The foreign affairs officials would have sat up when Mr Cameron used the unscripted phrase in his speech, "It's in my own selfish and strategic interests too." But that was a reference to the proposed alliance between the UUP and the Conservative Party. Still, he was being mischievous in using such a loaded line.
Cameron was careful to balance his pro-union remarks with the commitment that were he prime minister he would "honour Britain's international obligations", that the consent principle was "paramount" and that he would continue to "work closely and constructively" with the South.
So, in real terms there was no specific change of British-Irish policy from Cameron although the emphasis undoubtedly is more pro-union. And remember Tony Blair too protested his pro-union feelings when he launched his peace process initiative shortly after he became British prime minister in 1997. Dublin will understand and can probably live with this shift in focus but nonetheless will be carefully monitoring and parsing all future Cameron speeches in this area. The Dublin advice to Tory HQ will be, if it ain't broken . . .
Cameron's insistence that the "new force" must contest every constituency was a worry for many Ulster Unionists prior to the conference but his galvanising effect on the conference should have swung the doubters.

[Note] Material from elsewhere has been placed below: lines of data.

**src/rtl/shift_rotate_unit.sv**
```systemverilog
// Multi-cycle shift/rotate register: parallel load plus a start/busy/done command
// that shifts, rotates or serially fills the register one bit position per clock.
module shift_rotate_unit #(
    parameter int WIDTH = 8,
    parameter int AMT_W = 3
) (
    input  logic             clock_i,
    input  logic             resetn_i,
    input  logic             loadn_i,
    input  logic [WIDTH-1:0] data_in_i,
    input  logic             start_i,
    input  logic [2:0]       mode_i,
    input  logic [AMT_W-1:0] amount_i,
    input  logic             serial_in_i,
    output logic [WIDTH-1:0] q_o,
    output logic             busy_o,
    output logic             done_o,
    output logic             serial_out_o
);
    localparam logic [1:0] ST_IDLE = 2'd0;
    localparam logic [1:0] ST_RUN  = 2'd1;
    localparam logic [1:0] ST_DONE = 2'd2;

    localparam logic [2:0] M_LSL = 3'd0;
    localparam logic [2:0] M_LSR = 3'd1;
    localparam logic [2:0] M_ASR = 3'd2;
    localparam logic [2:0] M_ROL = 3'd3;
    localparam logic [2:0] M_ROR = 3'd4;
    localparam logic [2:0] M_SSL = 3'd5;
    localparam logic [2:0] M_SSR = 3'd6;
    localparam logic [2:0] M_RSV = 3'd7;

    logic [1:0]       state_q, state_d;
    logic [WIDTH-1:0] q_q, q_d;
    logic [AMT_W-1:0] cnt_q, cnt_d;
    logic [2:0]       mode_q, mode_d;
    logic             sout_q, sout_d;

    logic [WIDTH-1:0] step_q;
    logic             step_out;

    // One single-position step of the latched operation; bit leaving goes to step_out.
    always_comb begin
        step_q   = q_q;
        step_out = sout_q;
        case (mode_q)
            M_LSL:   {step_out, step_q} = {q_q, 1'b0};
            M_LSR:   {step_q, step_out} = {1'b0, q_q};
            M_ASR:   {step_q, step_out} = {q_q[WIDTH-1], q_q};
            M_ROL:   {step_out, step_q} = {q_q, q_q[WIDTH-1]};
            M_ROR:   {step_q, step_out} = {q_q[0], q_q};
            M_SSL:   {step_out, step_q} = {q_q, serial_in_i};
            M_SSR:   {step_q, step_out} = {serial_in_i, q_q};
            default: begin
                step_q   = q_q;
                step_out = sout_q;
            end
        endcase
    end

    always_comb begin
        state_d = state_q;
        q_d     = q_q;
        cnt_d   = cnt_q;
        mode_d  = mode_q;
        sout_d  = sout_q;
        case (state_q)
            ST_IDLE: begin
                if (!loadn_i) begin
                    q_d = data_in_i;
                end else if (start_i) begin
                    mode_d = mode_i;
                    cnt_d  = amount_i;
                    if (amount_i == '0 || mode_i == M_RSV) state_d = ST_DONE;
                    else                                   state_d = ST_RUN;
                end
            end
            ST_RUN: begin
                q_d    = step_q;
                sout_d = step_out;
                cnt_d  = cnt_q - 1'b1;
                if (cnt_q == AMT_W'(1)) state_d = ST_DONE;
            end
            default: state_d = ST_IDLE;
        endcase
    end

    always_ff @(posedge clock_i) begin
        if (!resetn_i) begin
            state_q <= ST_IDLE;
            q_q     <= '0;
            cnt_q   <= '0;
            mode_q  <= '0;
            sout_q  <= 1'b0;
        end else begin
            state_q <= state_d;
            q_q     <= q_d;
            cnt_q   <= cnt_d;
            mode_q  <= mode_d;
            sout_q  <= sout_d;
        end
    end

    assign q_o          = q_q;
    assign busy_o       = (state_q != ST_IDLE);
    assign done_o       = (state_q == ST_DONE);
    assign serial_out_o = sout_q;
endmodule

```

That insistence puts paid to any pact between the UUP and DUP over South Belfast and Fermanagh South Tyrone. But, in truth it would be very difficult for either the DUP or UUP to dislodge Sinn Féin's Michelle Gildernew in Fermanagh South Tyrone although a single unionist against the SDLP's Alasdair McDonnell in South Belfast would appear to have the advantage.
On Saturday judging by the turnout, and their new-found cut and dash, it seemed like a done deal between the Conservatives and the UUP, although it will be for a special joint committee of the parties to make the formal proposal in January.